The figures show the elastic propeller, which is first mathematically found and later experimentally reproduced by a stable equilibrium of a closed wire.

In my paper I proved a Li-Yau inequality for curves in Euclidean space of any codimension. Equality is attained by a new family of curves, which I named leafed elasticae. An m-leafed elastica consists of m leaves of equal length, and each leaf is given by half of the figure-eight elastica discovered by Euler in 1744. In particular, the 2-leafed elastica is uniquely given by the (planar) figure-eight elastica itself, and the 3-leafed elastica is uniquely given by a new (spatial) shape, which I named the elastic propeller.

The following movie shows that the figure-eight elastica is spatially unstable but the elastic propeller is indeed stable.

In our paper jointly with Tomoya Kemmochi, we obtained numerical examples of migrating and non-migrating elastic flows.

Here "migration" means that an initial curve is contained in the upper half-plane but later contained in the lower half-plane at a positive time.

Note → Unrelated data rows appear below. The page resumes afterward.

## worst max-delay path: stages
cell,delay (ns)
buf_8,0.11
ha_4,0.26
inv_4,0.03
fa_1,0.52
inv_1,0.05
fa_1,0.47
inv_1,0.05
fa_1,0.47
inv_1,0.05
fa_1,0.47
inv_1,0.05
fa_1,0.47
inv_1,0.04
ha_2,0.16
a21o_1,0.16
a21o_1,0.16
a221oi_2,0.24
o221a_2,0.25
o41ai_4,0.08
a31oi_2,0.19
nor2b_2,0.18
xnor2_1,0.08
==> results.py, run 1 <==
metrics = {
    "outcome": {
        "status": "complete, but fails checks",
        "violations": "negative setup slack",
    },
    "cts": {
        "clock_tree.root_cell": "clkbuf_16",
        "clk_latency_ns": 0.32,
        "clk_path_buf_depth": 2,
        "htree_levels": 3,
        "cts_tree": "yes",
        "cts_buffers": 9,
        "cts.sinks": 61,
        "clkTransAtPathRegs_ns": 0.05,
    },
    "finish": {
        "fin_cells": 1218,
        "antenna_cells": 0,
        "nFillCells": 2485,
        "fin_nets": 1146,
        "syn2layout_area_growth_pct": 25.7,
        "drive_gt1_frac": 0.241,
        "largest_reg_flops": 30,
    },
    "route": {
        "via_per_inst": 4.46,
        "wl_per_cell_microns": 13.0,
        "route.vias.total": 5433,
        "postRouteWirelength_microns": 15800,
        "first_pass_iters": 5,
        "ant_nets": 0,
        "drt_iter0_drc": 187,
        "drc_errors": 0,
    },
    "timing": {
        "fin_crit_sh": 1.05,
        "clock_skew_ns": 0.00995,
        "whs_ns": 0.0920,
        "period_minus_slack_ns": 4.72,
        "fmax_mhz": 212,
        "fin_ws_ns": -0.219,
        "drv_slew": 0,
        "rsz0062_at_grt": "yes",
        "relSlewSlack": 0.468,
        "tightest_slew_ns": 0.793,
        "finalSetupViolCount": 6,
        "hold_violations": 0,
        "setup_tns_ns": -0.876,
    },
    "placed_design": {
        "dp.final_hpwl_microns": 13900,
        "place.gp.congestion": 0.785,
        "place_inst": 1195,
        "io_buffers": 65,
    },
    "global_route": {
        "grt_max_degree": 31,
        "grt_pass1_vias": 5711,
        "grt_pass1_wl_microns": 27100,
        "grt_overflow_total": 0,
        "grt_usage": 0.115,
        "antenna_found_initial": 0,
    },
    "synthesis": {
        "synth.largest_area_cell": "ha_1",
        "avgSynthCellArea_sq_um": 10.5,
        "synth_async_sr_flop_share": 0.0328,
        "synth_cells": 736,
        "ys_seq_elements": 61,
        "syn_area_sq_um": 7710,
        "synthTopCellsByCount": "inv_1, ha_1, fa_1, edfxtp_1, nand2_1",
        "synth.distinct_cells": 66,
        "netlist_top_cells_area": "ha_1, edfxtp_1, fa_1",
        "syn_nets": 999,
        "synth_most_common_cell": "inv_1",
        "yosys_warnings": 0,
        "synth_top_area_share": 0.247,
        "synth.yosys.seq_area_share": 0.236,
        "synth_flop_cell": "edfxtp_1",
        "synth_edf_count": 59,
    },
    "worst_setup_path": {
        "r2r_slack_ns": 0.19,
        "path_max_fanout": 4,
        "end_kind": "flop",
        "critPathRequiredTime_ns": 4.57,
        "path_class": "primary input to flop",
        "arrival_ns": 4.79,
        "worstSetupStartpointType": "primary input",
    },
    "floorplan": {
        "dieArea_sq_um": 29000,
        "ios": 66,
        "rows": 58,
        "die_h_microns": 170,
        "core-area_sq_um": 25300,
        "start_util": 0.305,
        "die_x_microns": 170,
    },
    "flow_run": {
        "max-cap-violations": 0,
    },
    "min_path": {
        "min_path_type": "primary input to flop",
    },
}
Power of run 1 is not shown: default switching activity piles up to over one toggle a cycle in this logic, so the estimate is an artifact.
$ cat src/sv/hsv2rgb_mix.sv
// ----------------------------------------------------------------------------
// HSV to RGB channel mix stage
// One register stage: forms chroma, ramp and offset and places them on
// the three channels according to the sector.
// ----------------------------------------------------------------------------
module hsv2rgb_mix
    import hsv2rgb_pkg::*;
(
    input  logic  clk,
    input  logic  rst_n,
    input  logic  sect_valid,
    output logic  sect_ready,
    input  sect_t sect,
    output logic  mix_valid,
    input  logic  mix_ready,
    output mix_t  mix
);

    logic  m_valid_reg;
    mix_t  m_reg;
    mix_t  m_next;
    logic  m_adv;
    frac_t chroma;
    frac_t ramp;
    frac_t offset;

    assign m_adv      = !m_valid_reg || mix_ready;
    assign sect_ready = m_adv;

    always_comb
    begin
        chroma = 20'(sect.vs) * 20'(C_SCALE);
        ramp   = 20'(sect.vs) * 20'(sect.ramp);
        // Chroma never exceeds 6000 * v, so the offset stays non-negative.
        offset = 20'(sect.bri) * 20'(V_SCALE) - chroma;

        case (sect.sector)
            SEC_RED_YEL:
            begin
                m_next.r = chroma + offset;
                m_next.g = ramp + offset;
                m_next.b = offset;
            end
            SEC_YEL_GRN:
            begin
                m_next.r = ramp + offset;
                m_next.g = chroma + offset;
                m_next.b = offset;
            end
            SEC_GRN_CYN:
            begin
                m_next.r = offset;
                m_next.g = chroma + offset;
                m_next.b = ramp + offset;
            end
            SEC_CYN_BLU:
            begin
                m_next.r = offset;
                m_next.g = ramp + offset;
                m_next.b = chroma + offset;
            end
            SEC_BLU_MAG:
            begin
                m_next.r = ramp + offset;
                m_next.g = offset;
                m_next.b = chroma + offset;
            end
            default:
            begin
                m_next.r = chroma + offset;
                m_next.g = offset;
                m_next.b = ramp + offset;
            end
        endcase
    end

    always_ff @(posedge clk or negedge rst_n)
    begin
        if (!rst_n)
        begin
            m_valid_reg <= 1'b0;
        end
        else if (m_adv)
        begin
            m_valid_reg <= sect_valid;
        end
    end

    always_ff @(posedge clk)
    begin
        if (m_adv && sect_valid)
        begin
            m_reg <= m_next;
        end
    end

    assign mix_valid = m_valid_reg;
    assign mix       = m_reg;

endmodule
### config.mk
export PLATFORM = sky130hd
export DESIGN_NAME = linear_value_ramp_top
export DESIGN_NICKNAME = d
export VERILOG_FILES = /design/src/hw/rtl/lvr_pkg.sv /design/src/hw/rtl/linear_value_ramp_top.sv /design/src/hw/rtl/lvr_interp.sv
export SDC_FILE = /design/constraint.sdc
export NUM_CORES = 2
export LEC_CHECK = 0
export BUFFER_PORTS_ARGS = -buffer_cell sky130_fd_sc_hd__buf_2
export CORE_ASPECT_RATIO = 2
export CORE_MARGIN = 1.5
export CORE_UTILIZATION = 61
export DETAILED_ROUTE_END_ITERATION = 10
export GPL_ROUTABILITY_DRIVEN = 0
export GPL_TIMING_DRIVEN = 1
export PLACE_DENSITY = 0.78
export SLEW_MARGIN = 30
export SYNTH_ARGS = -nofsm -noshare
export SYNTH_HDL_FRONTEND = slang
export SYNTH_SLANG_ARGS = --single-unit
### constraint.sdc
create_clock -name clk -period 8.55 [get_ports clk]
set_input_delay 0.855 -clock clk [delete_from_list [all_inputs] [get_ports clk]]
set_output_delay 0.855 -clock clk [all_outputs]
set_load 0.01 [all_outputs]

Such a migration phemomenon is a typical example of "positivity breaking" phenomena in higher order flows, and never occurs in the (2nd order) curve shortening flow. The possibility of migration is theoretically shown here in the length-preserving case, and here in the length-penalized case.

The first three movies are about length-preserving elastic flows. All are migrating examples.

The last four are about length-penalized elastic flows. The first and third examples migrate, but the others do not.

These are newly discovered non-classical shapes that appear as critical configurations giving optimal energy thresholds for "positivity-preserving" properties of the elastic flow, a typical fourth-order geometric flow obtained as a gradient flow of the elastic energy.

The left figure shows the elastic two-teardrop, found here together with Marius Müller and Fabian Rupp, which gives the optimal energy threshold for preserving embeddedness of the elastic flow for closed planar curves. In the same work we also showed that the classical figure-eight elastica gives the threshold in codimension two or higher.

The right figures show the elastic pendant (top) and the elastic serpent (bottom), obtained here together with Fabian Rupp. These provide nontrivial optimal thresholds for preserving planar embeddedness and graphicality, respectively, of the elastic flow for non-closed complete curves of infinite length. A key difficulty here is that the standard elastic energy is always infinite, but we overcame this by using our previously developed direction energy method, which yields a finite energy even for infinite-length curves.

Those shapes are non-classical in that they lose regularity: the elastic two-teardrop and the elastic pendant are of class C^{2,1}, while the elastic serpent is of class C^{1,1}.